Big Lots Stores, Inc. (stylized as Big Lots!) is an American furniture and home decor retailer headquartered in Columbus, Ohio, United States.

History
The Big Lots chain traces its history back to 1967 when Consolidated Stores Corporation was formed in Ohio by Sol Shenk. In 1982, Consolidated Stores Corp. opened its first closeout store, called Odd Lots, in Columbus, Ohio. In 1983, drug store chain Revco bought New Jersey closeout retailer Odd Lot Trading Co. As Consolidated's Odd Lots stores expanded from Columbus, Revco took issue with the fact that another closeout retailer was operating a chain with national aspirations that had a similar name as the Revco-owned subsidiary. Consolidated Stores Corp. agreed to limit their use of the Odd Lots name to stores located within a certain radius of Columbus. Beyond the radius, Consolidated began opening stores under the Big & Small Lots name. Eventually, all Odd Lots stores were rebranded as Big Lots. In 1985, Consolidated Stores Corp. began trading as a separate public company on the American Stock Exchange. In 1986, Consolidated Stores Corp. switched to the New York Stock Exchange, trading under the symbol CNS.

Consolidated Stores Corp. was an investor in the DeLorean Motor Company, which declared bankruptcy in 1982. Consolidated took possession of approximately 100 DeLorean models, then still at the factory in Northern Ireland, when the U.S. importer was unable to import them. This unusual excess inventory acquisition is commemorated on the Big Lots website's "Closeout Museum" page.

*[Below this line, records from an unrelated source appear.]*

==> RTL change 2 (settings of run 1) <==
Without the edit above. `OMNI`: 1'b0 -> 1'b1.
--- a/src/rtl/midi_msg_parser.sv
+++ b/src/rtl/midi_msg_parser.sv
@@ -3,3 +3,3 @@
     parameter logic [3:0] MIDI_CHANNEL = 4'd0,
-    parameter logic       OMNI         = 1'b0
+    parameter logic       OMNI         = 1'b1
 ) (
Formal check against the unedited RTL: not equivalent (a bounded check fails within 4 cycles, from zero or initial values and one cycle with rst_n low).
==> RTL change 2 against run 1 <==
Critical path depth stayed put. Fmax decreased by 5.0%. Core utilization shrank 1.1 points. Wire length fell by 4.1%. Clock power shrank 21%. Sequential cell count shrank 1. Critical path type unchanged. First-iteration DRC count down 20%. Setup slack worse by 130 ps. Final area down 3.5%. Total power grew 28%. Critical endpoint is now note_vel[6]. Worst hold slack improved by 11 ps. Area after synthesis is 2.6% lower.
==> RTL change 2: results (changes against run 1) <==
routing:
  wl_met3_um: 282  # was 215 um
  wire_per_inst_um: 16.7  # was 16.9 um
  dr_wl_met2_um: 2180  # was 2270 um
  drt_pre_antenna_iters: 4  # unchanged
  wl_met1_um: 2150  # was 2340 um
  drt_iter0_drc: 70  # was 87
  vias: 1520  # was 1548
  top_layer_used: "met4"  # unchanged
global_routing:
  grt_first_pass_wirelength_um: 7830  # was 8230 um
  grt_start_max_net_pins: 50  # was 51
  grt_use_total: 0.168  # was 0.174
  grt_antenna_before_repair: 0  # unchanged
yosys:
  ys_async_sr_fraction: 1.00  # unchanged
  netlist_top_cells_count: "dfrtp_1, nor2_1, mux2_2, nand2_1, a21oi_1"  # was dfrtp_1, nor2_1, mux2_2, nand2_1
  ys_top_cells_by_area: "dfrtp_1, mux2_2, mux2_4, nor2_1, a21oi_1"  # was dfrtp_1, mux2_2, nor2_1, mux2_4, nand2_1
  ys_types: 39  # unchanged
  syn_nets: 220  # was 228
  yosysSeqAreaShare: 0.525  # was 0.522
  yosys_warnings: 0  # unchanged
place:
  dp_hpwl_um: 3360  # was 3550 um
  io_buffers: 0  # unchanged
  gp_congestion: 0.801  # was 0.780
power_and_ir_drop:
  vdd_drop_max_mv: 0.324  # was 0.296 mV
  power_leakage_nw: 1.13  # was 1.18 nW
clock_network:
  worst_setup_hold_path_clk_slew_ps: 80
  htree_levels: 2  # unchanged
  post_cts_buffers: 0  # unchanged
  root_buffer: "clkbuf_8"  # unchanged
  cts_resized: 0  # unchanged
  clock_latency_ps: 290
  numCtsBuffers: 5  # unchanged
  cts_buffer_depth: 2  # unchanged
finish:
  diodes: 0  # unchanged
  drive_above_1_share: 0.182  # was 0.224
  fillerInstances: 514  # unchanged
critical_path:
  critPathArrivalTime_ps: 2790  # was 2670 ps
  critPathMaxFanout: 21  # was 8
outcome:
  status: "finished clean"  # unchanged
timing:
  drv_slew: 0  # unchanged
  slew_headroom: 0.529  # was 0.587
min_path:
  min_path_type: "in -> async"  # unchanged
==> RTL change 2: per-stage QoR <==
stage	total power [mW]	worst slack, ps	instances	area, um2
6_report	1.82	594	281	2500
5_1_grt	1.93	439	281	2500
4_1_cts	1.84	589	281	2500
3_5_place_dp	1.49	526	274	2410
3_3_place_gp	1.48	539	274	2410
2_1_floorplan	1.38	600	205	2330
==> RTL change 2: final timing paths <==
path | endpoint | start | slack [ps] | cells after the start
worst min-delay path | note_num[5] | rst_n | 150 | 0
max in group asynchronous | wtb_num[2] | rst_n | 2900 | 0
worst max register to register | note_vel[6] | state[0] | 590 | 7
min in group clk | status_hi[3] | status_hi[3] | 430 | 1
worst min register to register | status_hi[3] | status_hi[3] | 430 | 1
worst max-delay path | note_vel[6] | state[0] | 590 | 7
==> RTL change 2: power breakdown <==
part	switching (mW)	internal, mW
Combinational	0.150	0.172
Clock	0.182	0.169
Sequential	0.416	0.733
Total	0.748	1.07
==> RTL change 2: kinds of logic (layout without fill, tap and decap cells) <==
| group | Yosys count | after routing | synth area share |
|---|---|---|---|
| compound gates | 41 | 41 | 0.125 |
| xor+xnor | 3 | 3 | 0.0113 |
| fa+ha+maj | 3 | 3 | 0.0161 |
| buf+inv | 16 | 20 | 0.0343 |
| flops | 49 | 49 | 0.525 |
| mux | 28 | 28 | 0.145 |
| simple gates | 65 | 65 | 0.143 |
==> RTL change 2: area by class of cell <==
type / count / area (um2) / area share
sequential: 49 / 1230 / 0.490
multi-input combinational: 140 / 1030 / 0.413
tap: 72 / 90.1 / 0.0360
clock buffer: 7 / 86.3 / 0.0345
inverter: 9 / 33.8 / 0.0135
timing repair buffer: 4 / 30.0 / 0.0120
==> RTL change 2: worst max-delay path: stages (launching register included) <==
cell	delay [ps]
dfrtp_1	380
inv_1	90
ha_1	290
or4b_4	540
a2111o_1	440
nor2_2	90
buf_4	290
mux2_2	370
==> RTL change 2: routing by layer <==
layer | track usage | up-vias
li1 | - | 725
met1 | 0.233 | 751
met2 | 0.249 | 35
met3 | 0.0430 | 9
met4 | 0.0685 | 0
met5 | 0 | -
File: src/rtl/pr_freeze_bridge.sv
// pr_freeze_bridge
//
// Static-region stage that sits in front of a PR region's avs_ctrl slave. In normal
// operation host Avalon-MM control traffic passes straight through. On freeze_req the
// bridge stops issuing commands, waits for outstanding downstream reads to return, then
// runs the stop_req/stop_ack handshake. While frozen the PR region is isolated: host
// writes are dropped and host reads are answered locally with DEAD_DATA. Releasing
// freeze_req runs the start_req/start_ack handshake and resumes pass-through.
//
// Optional feature macro: PR_FREEZE_TIMEOUT_EN
//   defined   - a 16-bit counter bounds each handshake to TIMEOUT_CYCLES cycles. On
//               expiry pr_error is set (sticky) and the FSM advances anyway.
//   undefined - handshakes wait forever; pr_error is tied 0.
//
// Ports:
//   clk_clk, reset_reset        clock, synchronous active-high reset
//   s_*                         host-facing Avalon-MM slave
//   m_*                         PR-region-facing Avalon-MM master (m_debugaccess tied 0)
//   freeze_req                  level request from the PR controller
//   freeze_status               high only while frozen
//   pr_error                    sticky handshake-timeout flag
//   pr_handshake_stop_*/start_* PR region freeze handshake

module pr_freeze_bridge #(
    parameter int unsigned MAX_PEND       = 8,
    parameter int unsigned TIMEOUT_CYCLES = 65535,
    parameter logic [63:0] DEAD_DATA      = 64'hDEAD_BEEF_DEAD_BEEF
) (
    input  logic        clk_clk,
    input  logic        reset_reset,

    input  logic [15:0] s_address,
    input  logic [63:0] s_writedata,
    input  logic [7:0]  s_byteenable,
    input  logic        s_burstcount,
    input  logic        s_read,
    input  logic        s_write,
    output logic        s_waitrequest,
    output logic [63:0] s_readdata,
    output logic        s_readdatavalid,

    output logic [15:0] m_address,
    output logic [63:0] m_writedata,
    output logic [7:0]  m_byteenable,
    output logic        m_burstcount,
    output logic        m_read,
    output logic        m_write,
    output logic        m_debugaccess,
    input  logic        m_waitrequest,
    input  logic [63:0] m_readdata,
    input  logic        m_readdatavalid,

    input  logic        freeze_req,
    output logic        freeze_status,
    output logic        pr_error,

    output logic        pr_handshake_stop_req,
    output logic        pr_handshake_start_req,
    input  logic        pr_handshake_stop_ack,
    input  logic        pr_handshake_start_ack
);

    typedef enum logic [2:0] {StRun, StDrain, StStop, StFrozen, StStart} state_t;

    localparam logic [3:0] MaxPendW = 4'(MAX_PEND);

    state_t     state;
    logic [3:0] pending;
    logic [3:0] pending_nxt;
    logic       frz_rdv;     // local read response, one cycle after a frozen read
    logic       pend_full;
    logic       rd_acc;
    logic       tmo_hit;

    assign pend_full = (pending == MaxPendW);

    // Command path: buses always follow the host, strobes only in RUN.
    assign m_address     = s_address;
    assign m_writedata   = s_writedata;
    assign m_byteenable  = s_byteenable;
    assign m_burstcount  = s_burstcount;
    assign m_debugaccess = 1'b0;

    always_comb begin
        m_read        = 1'b0;
        m_write       = 1'b0;
        s_waitrequest = 1'b1;
        case (state)
            StRun: begin
                m_read        = s_read & ~pend_full;
                m_write       = s_write;
                s_waitrequest = m_waitrequest | (s_read & pend_full);
            end
            StFrozen: s_waitrequest = 1'b0;
            default:  s_waitrequest = 1'b1;
        endcase
    end

    assign rd_acc = m_read & ~m_waitrequest;

    // Decrement is guarded so a stray downstream response can never wrap the counter.
    always_comb begin
        pending_nxt = pending;
        if (rd_acc && !m_readdatavalid) begin
            pending_nxt = pending + 4'd1;
        end else if (!rd_acc && m_readdatavalid && pending != 4'd0) begin
            pending_nxt = pending - 4'd1;
        end
    end

    // Return path: downstream data except while frozen, where the answer is local.
    assign s_readdatavalid = frz_rdv | ((state != StFrozen) & m_readdatavalid);
    assign s_readdata      = (frz_rdv || state == StFrozen) ? DEAD_DATA : m_readdata;

`ifdef PR_FREEZE_TIMEOUT_EN
    localparam logic [15:0] TmoLast = 16'(TIMEOUT_CYCLES - 1);

    logic [15:0] tmo_cnt;
    logic        tmo_wait;
    logic        err;

    assign tmo_wait = (state == StStop  && !pr_handshake_stop_ack) ||
                      (state == StStart && !pr_handshake_start_ack);
    assign tmo_hit  = tmo_wait && (tmo_cnt == TmoLast);
    assign pr_error = err;

    always_ff @(posedge clk_clk) begin
        if (reset_reset) begin
            tmo_cnt <= 16'd0;
            err     <= 1'b0;
        end else begin
            tmo_cnt <= (tmo_wait && !tmo_hit) ? tmo_cnt + 16'd1 : 16'd0;
            if (state == StRun && freeze_req) begin
                err <= 1'b0;
            end else if (tmo_hit) begin
                err <= 1'b1;
            end
        end
    end
`else
    // TIMEOUT_CYCLES has no effect in this build.
    localparam bit TmoUnused = (TIMEOUT_CYCLES != 0);

    assign tmo_hit  = 1'b0;
    assign pr_error = TmoUnused & 1'b0;
`endif

    always_ff @(posedge clk_clk) begin
        if (reset_reset) begin
            state                  <= StRun;
            pending                <= 4'd0;
            frz_rdv                <= 1'b0;
            freeze_status          <= 1'b0;
            pr_handshake_stop_req  <= 1'b0;
            pr_handshake_start_req <= 1'b0;
        end else begin
            pending <= pending_nxt;
            frz_rdv <= (state == StFrozen) & s_read;
            unique case (state)
                StRun: begin
                    if (freeze_req) begin
                        state <= StDrain;
                    end
                end
                StDrain: begin
                    // Look at the post-update count so stop_req follows the last
                    // downstream response by exactly one cycle.
                    if (pending_nxt == 4'd0) begin
                        state                 <= StStop;
                        pr_handshake_stop_req <= 1'b1;
                    end
                end
                StStop: begin
                    if (pr_handshake_stop_ack || tmo_hit) begin
                        state                 <= StFrozen;
                        pr_handshake_stop_req <= 1'b0;
                        freeze_status         <= 1'b1;
                    end
                end
                StFrozen: begin
                    if (!freeze_req) begin
                        state                  <= StStart;
                        freeze_status          <= 1'b0;
                        pr_handshake_start_req <= 1'b1;
                    end
                end
                StStart: begin
                    if (pr_handshake_start_ack || tmo_hit) begin
                        state                  <= StRun;
                        pr_handshake_start_req <= 1'b0;
                    end
                end
                default: state <= StRun;
            endcase
        end
    end

endmodule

In 1994, Consolidated Stores Corp. acquired Toy Liquidators, adding 82 stores in 38 states. Looking to expand further into the toy business, Consolidated Stores Corp. purchased KB Toys from Melville Corporation in 1996; ironically, shortly afterward Melville purchased Revco and folded it into the CVS Pharmacy chain on its way to eventually becoming CVS Health, making the "Odd Lots" dispute moot.

In 1997, Big Lots Inc. bought out 'MacFrugals' (Pic 'N' Save) stores for $995 million in stock, eventually converting them to the Big Lots brand.

In 2000, Consolidated Stores Corp. sold the KB Toys and Toy Liquidators lines to private equity shops. A year later, Consolidated Stores Corp. changed its name to Big Lots, Inc. and its ticker symbol from CNS to BLI.

In the later part of 2005, Big Lots closed 170 stores, including all free-standing Big Lots Furniture specialty stores.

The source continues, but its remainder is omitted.